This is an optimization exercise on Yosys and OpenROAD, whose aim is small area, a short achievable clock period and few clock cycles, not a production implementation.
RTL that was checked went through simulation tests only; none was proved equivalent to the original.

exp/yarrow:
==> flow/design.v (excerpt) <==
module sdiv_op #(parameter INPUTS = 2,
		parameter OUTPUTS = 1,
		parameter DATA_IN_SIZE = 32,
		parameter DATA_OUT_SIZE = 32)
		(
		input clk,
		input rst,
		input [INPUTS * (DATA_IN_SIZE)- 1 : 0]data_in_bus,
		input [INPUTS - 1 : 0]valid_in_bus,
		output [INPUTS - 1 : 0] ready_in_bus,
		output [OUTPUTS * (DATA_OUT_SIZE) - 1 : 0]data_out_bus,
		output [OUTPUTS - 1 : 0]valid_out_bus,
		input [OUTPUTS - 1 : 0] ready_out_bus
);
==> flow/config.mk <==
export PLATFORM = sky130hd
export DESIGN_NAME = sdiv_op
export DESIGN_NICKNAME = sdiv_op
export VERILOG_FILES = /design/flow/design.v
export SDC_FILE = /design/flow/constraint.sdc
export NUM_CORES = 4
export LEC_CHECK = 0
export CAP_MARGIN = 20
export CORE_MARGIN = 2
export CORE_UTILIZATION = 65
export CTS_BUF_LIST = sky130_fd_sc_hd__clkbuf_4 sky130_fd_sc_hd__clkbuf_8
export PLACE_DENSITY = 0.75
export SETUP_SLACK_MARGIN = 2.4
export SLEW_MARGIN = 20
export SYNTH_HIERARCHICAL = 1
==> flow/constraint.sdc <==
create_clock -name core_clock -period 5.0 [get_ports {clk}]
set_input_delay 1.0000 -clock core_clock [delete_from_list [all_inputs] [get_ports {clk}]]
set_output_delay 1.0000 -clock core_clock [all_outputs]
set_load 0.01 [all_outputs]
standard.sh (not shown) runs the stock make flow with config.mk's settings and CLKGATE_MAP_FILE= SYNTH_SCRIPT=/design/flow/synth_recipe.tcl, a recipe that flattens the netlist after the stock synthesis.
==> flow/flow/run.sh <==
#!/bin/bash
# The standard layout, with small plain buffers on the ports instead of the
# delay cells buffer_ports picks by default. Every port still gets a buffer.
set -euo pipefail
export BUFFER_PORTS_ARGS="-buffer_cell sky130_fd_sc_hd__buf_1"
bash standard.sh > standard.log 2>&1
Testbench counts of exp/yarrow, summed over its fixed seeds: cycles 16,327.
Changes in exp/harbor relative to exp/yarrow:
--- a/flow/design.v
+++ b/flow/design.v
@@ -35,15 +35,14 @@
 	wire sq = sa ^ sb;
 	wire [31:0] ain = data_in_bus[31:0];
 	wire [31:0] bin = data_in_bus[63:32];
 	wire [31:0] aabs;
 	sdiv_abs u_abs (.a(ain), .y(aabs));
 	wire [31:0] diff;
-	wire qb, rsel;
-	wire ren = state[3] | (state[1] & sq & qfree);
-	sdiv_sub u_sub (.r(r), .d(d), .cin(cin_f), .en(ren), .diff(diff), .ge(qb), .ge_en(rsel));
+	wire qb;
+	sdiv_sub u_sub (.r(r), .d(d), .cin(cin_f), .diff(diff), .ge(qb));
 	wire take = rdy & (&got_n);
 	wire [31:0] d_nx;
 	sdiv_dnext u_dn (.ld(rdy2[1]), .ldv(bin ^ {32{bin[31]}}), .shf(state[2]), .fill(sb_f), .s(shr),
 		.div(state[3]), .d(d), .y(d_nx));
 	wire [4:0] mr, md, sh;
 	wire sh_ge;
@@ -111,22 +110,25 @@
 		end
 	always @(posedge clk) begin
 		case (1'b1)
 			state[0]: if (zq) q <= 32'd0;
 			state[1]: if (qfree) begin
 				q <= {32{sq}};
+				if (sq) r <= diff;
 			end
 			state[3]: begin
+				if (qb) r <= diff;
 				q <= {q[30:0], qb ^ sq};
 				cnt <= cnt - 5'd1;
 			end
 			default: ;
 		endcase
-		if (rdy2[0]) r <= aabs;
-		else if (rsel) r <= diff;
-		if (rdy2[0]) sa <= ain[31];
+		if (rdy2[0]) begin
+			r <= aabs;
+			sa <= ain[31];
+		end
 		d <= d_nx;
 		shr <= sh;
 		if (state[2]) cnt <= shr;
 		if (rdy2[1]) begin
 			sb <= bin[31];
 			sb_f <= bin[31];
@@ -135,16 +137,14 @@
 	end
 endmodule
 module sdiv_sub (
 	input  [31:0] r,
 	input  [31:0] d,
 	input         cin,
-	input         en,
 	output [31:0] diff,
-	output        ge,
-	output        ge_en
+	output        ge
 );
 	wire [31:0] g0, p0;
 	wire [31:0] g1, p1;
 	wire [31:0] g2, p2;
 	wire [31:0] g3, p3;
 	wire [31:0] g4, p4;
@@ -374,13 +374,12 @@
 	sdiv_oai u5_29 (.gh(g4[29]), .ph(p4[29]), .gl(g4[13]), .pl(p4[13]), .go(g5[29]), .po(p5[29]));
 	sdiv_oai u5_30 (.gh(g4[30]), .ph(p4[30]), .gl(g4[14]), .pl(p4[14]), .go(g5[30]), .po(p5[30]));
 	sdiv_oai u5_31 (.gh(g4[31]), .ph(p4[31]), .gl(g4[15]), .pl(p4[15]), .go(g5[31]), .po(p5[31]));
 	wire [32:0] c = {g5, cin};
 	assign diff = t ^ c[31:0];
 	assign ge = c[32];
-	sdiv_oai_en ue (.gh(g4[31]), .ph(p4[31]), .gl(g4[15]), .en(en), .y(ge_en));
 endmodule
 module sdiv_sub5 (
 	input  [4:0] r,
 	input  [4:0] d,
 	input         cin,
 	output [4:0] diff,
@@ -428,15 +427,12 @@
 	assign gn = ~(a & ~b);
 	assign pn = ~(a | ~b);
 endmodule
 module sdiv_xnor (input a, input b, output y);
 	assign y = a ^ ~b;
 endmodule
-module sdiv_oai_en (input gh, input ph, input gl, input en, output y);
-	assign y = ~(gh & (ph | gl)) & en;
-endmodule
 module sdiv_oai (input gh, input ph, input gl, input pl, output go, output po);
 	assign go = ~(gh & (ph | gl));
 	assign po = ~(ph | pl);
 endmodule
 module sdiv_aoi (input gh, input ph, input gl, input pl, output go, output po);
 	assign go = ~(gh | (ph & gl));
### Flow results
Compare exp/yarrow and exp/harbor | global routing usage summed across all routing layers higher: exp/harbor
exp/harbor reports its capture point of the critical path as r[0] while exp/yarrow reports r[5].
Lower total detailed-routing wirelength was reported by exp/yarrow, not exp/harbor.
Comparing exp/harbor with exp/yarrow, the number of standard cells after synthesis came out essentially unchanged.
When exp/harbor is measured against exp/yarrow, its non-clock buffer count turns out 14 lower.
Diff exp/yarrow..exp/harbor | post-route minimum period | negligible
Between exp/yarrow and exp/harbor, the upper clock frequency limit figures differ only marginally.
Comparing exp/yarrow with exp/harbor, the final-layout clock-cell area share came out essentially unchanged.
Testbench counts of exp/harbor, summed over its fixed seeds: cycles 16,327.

___

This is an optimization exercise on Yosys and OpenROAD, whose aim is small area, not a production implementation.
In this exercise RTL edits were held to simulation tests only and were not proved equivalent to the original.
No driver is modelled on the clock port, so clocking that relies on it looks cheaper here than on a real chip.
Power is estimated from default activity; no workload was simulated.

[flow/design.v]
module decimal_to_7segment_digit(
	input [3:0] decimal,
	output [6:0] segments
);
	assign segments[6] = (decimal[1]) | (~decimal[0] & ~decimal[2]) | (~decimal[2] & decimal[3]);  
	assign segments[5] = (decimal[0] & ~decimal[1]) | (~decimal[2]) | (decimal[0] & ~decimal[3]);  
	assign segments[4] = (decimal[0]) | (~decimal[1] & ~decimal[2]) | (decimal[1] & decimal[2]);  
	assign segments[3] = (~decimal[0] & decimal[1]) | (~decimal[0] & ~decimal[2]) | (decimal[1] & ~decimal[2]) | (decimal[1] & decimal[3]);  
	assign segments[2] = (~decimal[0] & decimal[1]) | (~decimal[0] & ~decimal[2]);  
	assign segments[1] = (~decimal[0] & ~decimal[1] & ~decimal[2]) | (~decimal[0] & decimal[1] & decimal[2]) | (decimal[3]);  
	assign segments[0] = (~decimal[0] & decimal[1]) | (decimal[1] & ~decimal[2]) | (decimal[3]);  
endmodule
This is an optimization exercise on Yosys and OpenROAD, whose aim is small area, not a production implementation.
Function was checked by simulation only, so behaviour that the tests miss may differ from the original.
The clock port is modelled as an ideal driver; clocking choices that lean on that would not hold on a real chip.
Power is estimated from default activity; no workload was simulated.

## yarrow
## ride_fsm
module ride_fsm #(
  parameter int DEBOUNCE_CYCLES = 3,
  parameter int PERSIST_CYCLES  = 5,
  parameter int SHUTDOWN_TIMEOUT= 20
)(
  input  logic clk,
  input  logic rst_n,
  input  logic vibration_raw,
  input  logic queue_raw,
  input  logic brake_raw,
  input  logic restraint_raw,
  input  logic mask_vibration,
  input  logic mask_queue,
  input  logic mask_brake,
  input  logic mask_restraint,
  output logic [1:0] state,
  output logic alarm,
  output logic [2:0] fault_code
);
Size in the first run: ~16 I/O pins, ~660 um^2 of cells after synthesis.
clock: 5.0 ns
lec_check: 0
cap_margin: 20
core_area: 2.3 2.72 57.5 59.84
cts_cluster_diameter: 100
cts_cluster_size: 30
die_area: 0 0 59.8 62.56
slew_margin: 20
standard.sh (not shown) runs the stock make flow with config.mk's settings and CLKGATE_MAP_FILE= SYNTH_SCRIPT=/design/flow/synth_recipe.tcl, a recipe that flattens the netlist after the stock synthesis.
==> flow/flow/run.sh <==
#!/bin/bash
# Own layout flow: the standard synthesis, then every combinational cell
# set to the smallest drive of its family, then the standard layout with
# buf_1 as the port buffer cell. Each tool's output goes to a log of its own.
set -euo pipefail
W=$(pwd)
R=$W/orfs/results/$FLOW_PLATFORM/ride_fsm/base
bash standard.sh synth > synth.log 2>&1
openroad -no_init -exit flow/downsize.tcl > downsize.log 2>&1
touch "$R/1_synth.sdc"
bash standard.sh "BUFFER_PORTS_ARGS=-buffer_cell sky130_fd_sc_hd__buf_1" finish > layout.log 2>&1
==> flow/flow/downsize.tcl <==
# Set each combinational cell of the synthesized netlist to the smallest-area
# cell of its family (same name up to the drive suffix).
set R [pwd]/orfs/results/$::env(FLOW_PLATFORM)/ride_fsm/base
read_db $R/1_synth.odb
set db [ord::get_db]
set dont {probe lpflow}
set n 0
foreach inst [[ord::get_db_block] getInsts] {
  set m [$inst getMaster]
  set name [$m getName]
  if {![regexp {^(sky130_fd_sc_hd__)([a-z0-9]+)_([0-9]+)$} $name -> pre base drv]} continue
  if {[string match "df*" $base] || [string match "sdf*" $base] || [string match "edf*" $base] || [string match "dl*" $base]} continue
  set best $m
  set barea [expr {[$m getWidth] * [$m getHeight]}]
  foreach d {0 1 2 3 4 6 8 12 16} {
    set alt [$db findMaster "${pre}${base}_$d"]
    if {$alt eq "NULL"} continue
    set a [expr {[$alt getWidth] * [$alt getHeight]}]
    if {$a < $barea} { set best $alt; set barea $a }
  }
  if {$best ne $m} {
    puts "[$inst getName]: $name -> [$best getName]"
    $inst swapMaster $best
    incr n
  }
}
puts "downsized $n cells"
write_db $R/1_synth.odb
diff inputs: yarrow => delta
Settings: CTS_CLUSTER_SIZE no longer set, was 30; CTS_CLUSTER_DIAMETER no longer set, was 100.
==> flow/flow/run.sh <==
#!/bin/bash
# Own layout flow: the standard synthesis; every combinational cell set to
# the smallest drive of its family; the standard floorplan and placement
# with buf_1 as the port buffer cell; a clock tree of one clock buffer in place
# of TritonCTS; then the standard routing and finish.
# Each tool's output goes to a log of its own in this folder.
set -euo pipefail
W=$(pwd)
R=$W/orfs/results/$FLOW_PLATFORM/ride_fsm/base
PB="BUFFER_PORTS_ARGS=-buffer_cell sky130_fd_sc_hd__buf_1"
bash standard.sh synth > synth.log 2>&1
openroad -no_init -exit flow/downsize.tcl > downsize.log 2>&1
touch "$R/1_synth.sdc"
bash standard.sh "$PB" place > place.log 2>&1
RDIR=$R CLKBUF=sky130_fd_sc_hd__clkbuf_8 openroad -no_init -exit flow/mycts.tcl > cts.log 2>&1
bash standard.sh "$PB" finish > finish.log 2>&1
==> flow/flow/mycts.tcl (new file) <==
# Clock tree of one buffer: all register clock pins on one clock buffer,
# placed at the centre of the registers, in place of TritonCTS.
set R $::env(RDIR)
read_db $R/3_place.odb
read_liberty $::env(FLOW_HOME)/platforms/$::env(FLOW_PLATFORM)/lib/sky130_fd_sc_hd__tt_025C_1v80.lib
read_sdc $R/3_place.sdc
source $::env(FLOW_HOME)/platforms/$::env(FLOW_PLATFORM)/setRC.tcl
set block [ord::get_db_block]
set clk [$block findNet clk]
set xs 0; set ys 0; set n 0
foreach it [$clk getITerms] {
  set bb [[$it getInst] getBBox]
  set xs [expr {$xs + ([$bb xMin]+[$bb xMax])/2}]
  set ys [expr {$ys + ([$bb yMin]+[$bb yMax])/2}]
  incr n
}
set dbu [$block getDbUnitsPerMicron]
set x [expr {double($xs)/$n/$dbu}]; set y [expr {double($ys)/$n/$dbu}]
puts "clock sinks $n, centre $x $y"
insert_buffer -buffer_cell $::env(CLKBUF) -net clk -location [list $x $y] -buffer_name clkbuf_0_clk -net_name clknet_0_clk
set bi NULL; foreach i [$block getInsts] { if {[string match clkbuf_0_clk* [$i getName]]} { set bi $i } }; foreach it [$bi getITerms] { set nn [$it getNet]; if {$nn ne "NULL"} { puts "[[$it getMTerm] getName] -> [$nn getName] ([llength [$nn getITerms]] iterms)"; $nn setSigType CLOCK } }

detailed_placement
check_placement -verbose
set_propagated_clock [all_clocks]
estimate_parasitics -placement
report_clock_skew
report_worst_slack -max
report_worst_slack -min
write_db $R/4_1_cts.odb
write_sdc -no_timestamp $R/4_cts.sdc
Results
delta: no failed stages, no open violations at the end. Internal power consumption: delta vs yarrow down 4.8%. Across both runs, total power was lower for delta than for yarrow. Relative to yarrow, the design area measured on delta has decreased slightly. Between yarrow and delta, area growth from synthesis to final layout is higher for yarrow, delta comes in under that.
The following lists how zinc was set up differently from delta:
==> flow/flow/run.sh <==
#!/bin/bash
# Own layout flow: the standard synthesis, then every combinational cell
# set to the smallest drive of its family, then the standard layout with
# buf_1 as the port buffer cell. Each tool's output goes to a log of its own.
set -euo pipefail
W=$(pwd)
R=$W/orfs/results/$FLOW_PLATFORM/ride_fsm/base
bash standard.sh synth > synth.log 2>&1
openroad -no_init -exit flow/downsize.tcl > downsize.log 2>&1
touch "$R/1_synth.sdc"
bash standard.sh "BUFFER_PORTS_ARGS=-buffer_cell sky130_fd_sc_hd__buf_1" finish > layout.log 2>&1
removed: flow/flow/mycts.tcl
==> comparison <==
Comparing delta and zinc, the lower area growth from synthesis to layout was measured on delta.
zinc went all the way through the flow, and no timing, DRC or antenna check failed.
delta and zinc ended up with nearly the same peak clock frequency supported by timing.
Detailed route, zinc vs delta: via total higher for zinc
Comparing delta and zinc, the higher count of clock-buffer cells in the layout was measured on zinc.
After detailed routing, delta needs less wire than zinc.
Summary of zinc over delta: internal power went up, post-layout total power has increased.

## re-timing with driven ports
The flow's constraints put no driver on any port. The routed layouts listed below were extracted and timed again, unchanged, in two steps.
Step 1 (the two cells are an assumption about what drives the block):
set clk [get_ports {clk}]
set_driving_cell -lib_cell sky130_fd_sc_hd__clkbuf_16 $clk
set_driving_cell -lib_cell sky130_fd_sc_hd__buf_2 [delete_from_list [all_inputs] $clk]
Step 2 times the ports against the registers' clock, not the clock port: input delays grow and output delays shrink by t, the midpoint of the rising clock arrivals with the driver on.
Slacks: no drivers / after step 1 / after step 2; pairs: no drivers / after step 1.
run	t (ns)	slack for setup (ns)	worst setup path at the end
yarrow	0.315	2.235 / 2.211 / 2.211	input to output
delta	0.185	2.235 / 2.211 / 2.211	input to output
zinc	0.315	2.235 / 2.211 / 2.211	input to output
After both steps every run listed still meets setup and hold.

___

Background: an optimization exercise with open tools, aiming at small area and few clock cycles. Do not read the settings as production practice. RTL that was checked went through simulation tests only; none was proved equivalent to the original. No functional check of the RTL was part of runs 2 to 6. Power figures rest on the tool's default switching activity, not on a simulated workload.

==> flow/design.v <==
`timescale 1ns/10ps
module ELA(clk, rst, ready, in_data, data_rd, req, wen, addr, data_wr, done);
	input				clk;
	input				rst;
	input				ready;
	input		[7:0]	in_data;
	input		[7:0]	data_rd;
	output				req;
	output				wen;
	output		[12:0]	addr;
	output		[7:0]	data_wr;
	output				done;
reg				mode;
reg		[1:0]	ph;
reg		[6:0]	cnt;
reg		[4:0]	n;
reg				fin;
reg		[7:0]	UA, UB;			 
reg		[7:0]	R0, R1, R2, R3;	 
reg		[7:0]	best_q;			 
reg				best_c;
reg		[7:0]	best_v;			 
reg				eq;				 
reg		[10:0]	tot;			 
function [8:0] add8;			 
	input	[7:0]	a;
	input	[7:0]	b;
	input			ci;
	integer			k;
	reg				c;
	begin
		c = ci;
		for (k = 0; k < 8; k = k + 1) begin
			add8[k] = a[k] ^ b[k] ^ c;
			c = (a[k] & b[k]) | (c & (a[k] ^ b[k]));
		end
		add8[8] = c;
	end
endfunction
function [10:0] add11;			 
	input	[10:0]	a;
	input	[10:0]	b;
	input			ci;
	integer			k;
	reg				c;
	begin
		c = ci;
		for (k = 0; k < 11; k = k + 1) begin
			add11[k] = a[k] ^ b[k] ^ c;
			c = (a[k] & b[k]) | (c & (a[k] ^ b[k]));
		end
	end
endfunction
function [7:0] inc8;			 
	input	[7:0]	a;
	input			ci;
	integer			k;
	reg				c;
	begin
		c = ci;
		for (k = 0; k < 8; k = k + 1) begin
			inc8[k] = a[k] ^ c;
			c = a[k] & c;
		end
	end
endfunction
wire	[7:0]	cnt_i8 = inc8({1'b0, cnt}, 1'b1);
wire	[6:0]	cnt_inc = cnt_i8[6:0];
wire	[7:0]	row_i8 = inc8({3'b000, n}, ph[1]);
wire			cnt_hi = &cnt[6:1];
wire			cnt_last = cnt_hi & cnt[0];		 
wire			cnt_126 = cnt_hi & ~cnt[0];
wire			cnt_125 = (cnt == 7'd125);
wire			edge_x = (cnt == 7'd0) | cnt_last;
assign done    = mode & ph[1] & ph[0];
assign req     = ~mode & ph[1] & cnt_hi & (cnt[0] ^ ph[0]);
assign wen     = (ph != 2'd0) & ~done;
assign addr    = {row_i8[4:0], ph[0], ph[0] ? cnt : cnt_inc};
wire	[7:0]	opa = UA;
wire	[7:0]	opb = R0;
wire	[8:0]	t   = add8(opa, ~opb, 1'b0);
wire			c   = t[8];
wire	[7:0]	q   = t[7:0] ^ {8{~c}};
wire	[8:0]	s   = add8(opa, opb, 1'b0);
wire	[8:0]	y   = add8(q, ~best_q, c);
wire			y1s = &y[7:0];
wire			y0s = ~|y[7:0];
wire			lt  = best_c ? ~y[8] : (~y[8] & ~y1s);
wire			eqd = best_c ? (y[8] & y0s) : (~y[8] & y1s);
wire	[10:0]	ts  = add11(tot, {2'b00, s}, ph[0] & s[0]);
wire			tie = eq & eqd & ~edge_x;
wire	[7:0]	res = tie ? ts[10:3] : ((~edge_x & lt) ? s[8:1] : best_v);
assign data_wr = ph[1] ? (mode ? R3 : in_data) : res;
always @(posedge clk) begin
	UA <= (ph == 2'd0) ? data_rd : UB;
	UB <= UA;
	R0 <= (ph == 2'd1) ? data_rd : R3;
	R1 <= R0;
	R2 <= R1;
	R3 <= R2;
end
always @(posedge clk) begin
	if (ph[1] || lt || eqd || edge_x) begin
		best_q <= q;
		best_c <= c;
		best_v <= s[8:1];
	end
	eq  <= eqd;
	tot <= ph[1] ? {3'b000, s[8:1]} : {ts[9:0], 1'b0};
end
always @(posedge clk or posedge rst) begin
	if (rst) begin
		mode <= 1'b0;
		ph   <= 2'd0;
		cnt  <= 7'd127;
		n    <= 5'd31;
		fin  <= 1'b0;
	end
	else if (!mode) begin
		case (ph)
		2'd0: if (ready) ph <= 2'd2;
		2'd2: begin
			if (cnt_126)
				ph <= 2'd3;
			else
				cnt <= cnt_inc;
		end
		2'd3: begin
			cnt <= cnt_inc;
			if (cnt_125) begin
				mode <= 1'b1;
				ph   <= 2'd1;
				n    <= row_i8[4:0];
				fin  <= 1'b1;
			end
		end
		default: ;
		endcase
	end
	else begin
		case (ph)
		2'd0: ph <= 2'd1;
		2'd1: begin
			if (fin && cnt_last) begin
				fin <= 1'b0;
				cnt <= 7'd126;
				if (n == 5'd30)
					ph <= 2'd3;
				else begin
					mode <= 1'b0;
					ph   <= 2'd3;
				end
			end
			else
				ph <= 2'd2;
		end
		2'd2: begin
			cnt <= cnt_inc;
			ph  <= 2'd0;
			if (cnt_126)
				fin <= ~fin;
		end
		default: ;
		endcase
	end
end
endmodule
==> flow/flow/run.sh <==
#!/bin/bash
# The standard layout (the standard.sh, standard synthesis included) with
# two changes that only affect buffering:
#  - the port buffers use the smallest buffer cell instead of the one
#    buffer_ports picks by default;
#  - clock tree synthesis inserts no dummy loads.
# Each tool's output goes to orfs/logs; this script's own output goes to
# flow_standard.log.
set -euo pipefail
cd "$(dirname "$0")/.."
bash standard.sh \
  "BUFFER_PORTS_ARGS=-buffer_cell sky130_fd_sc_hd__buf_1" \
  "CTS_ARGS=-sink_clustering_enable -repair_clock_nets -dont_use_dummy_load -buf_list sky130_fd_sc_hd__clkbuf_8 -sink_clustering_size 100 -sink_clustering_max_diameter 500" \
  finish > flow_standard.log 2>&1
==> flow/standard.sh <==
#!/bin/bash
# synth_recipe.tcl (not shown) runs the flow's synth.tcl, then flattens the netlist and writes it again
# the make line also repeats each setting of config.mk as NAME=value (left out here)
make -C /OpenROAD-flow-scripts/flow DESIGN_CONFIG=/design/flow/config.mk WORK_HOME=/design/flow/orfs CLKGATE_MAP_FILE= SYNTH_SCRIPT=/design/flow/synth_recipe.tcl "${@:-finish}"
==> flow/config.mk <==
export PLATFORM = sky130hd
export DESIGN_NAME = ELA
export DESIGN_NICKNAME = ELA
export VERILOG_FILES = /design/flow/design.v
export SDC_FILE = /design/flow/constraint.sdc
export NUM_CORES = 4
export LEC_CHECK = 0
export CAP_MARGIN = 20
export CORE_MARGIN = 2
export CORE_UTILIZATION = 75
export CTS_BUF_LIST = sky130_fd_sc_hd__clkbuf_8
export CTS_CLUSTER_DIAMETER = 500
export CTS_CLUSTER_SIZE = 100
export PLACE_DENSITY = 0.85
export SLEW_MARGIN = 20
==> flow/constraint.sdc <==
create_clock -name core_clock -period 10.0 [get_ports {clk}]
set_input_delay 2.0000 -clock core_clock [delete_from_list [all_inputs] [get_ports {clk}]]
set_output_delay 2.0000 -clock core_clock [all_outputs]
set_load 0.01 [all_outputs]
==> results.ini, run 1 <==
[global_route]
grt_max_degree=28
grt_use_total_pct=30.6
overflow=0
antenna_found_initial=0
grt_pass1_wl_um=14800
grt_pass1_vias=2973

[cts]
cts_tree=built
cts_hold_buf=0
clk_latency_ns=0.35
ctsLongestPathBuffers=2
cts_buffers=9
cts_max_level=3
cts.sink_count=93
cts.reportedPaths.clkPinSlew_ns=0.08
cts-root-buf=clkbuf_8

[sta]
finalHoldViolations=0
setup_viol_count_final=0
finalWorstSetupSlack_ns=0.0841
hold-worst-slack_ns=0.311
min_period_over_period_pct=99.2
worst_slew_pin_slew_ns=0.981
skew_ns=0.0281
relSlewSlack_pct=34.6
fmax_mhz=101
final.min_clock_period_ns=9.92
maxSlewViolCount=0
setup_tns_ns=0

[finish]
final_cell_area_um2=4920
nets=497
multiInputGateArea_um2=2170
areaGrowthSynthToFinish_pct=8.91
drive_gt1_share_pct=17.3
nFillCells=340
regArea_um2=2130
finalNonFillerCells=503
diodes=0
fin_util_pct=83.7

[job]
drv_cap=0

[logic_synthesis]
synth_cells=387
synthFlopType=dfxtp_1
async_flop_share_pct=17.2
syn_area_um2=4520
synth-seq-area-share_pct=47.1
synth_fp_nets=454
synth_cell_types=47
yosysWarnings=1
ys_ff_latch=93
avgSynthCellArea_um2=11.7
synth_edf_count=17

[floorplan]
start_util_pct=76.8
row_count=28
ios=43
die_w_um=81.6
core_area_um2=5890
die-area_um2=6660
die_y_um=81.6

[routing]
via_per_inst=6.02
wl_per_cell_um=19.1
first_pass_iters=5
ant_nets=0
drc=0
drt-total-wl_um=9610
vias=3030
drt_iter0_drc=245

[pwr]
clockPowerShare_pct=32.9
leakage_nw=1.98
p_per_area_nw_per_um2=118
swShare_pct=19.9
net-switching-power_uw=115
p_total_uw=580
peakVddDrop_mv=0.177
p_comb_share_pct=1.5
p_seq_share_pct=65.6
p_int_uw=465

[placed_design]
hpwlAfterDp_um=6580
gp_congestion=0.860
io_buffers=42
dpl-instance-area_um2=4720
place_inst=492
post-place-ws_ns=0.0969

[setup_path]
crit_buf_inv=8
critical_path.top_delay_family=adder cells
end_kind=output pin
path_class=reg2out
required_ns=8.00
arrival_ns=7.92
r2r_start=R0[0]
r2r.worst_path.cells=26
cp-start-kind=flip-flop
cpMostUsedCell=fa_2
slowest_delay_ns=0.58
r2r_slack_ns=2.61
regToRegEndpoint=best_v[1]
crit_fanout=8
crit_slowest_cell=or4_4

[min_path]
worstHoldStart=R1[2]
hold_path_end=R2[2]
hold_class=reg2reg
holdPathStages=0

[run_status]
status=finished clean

___

## TASK INSTRUCTIONS
Reproducing the whole listing above is not the task. Copy exactly only the lines from the one with "cycles, not a production implementation." to the one with "bash standard.sh > standard.log 2>&1", both kept.

## RESPONSE TO THIS EXERCISE
This is an optimization exercise on Yosys and OpenROAD, whose aim is small area, a short achievable clock period and few clock cycles, not a production implementation.
RTL that was checked went through simulation tests only; none was proved equivalent to the original.

exp/yarrow:
==> flow/design.v (excerpt) <==
module sdiv_op #(parameter INPUTS = 2,
		parameter OUTPUTS = 1,
		parameter DATA_IN_SIZE = 32,
		parameter DATA_OUT_SIZE = 32)
		(
		input clk,
		input rst,
		input [INPUTS * (DATA_IN_SIZE)- 1 : 0]data_in_bus,
		input [INPUTS - 1 : 0]valid_in_bus,
		output [INPUTS - 1 : 0] ready_in_bus,
		output [OUTPUTS * (DATA_OUT_SIZE) - 1 : 0]data_out_bus,
		output [OUTPUTS - 1 : 0]valid_out_bus,
		input [OUTPUTS - 1 : 0] ready_out_bus
);
==> flow/config.mk <==
export PLATFORM = sky130hd
export DESIGN_NAME = sdiv_op
export DESIGN_NICKNAME = sdiv_op
export VERILOG_FILES = /design/flow/design.v
export SDC_FILE = /design/flow/constraint.sdc
export NUM_CORES = 4
export LEC_CHECK = 0
export CAP_MARGIN = 20
export CORE_MARGIN = 2
export CORE_UTILIZATION = 65
export CTS_BUF_LIST = sky130_fd_sc_hd__clkbuf_4 sky130_fd_sc_hd__clkbuf_8
export PLACE_DENSITY = 0.75
export SETUP_SLACK_MARGIN = 2.4
export SLEW_MARGIN = 20
export SYNTH_HIERARCHICAL = 1
==> flow/constraint.sdc <==
create_clock -name core_clock -period 5.0 [get_ports {clk}]
set_input_delay 1.0000 -clock core_clock [delete_from_list [all_inputs] [get_ports {clk}]]
set_output_delay 1.0000 -clock core_clock [all_outputs]
set_load 0.01 [all_outputs]
standard.sh (not shown) runs the stock make flow with config.mk's settings and CLKGATE_MAP_FILE= SYNTH_SCRIPT=/design/flow/synth_recipe.tcl, a recipe that flattens the netlist after the stock synthesis.
==> flow/flow/run.sh <==
#!/bin/bash
# The standard layout, with small plain buffers on the ports instead of the
# delay cells buffer_ports picks by default. Every port still gets a buffer.
set -euo pipefail
export BUFFER_PORTS_ARGS="-buffer_cell sky130_fd_sc_hd__buf_1"
bash standard.sh > standard.log 2>&1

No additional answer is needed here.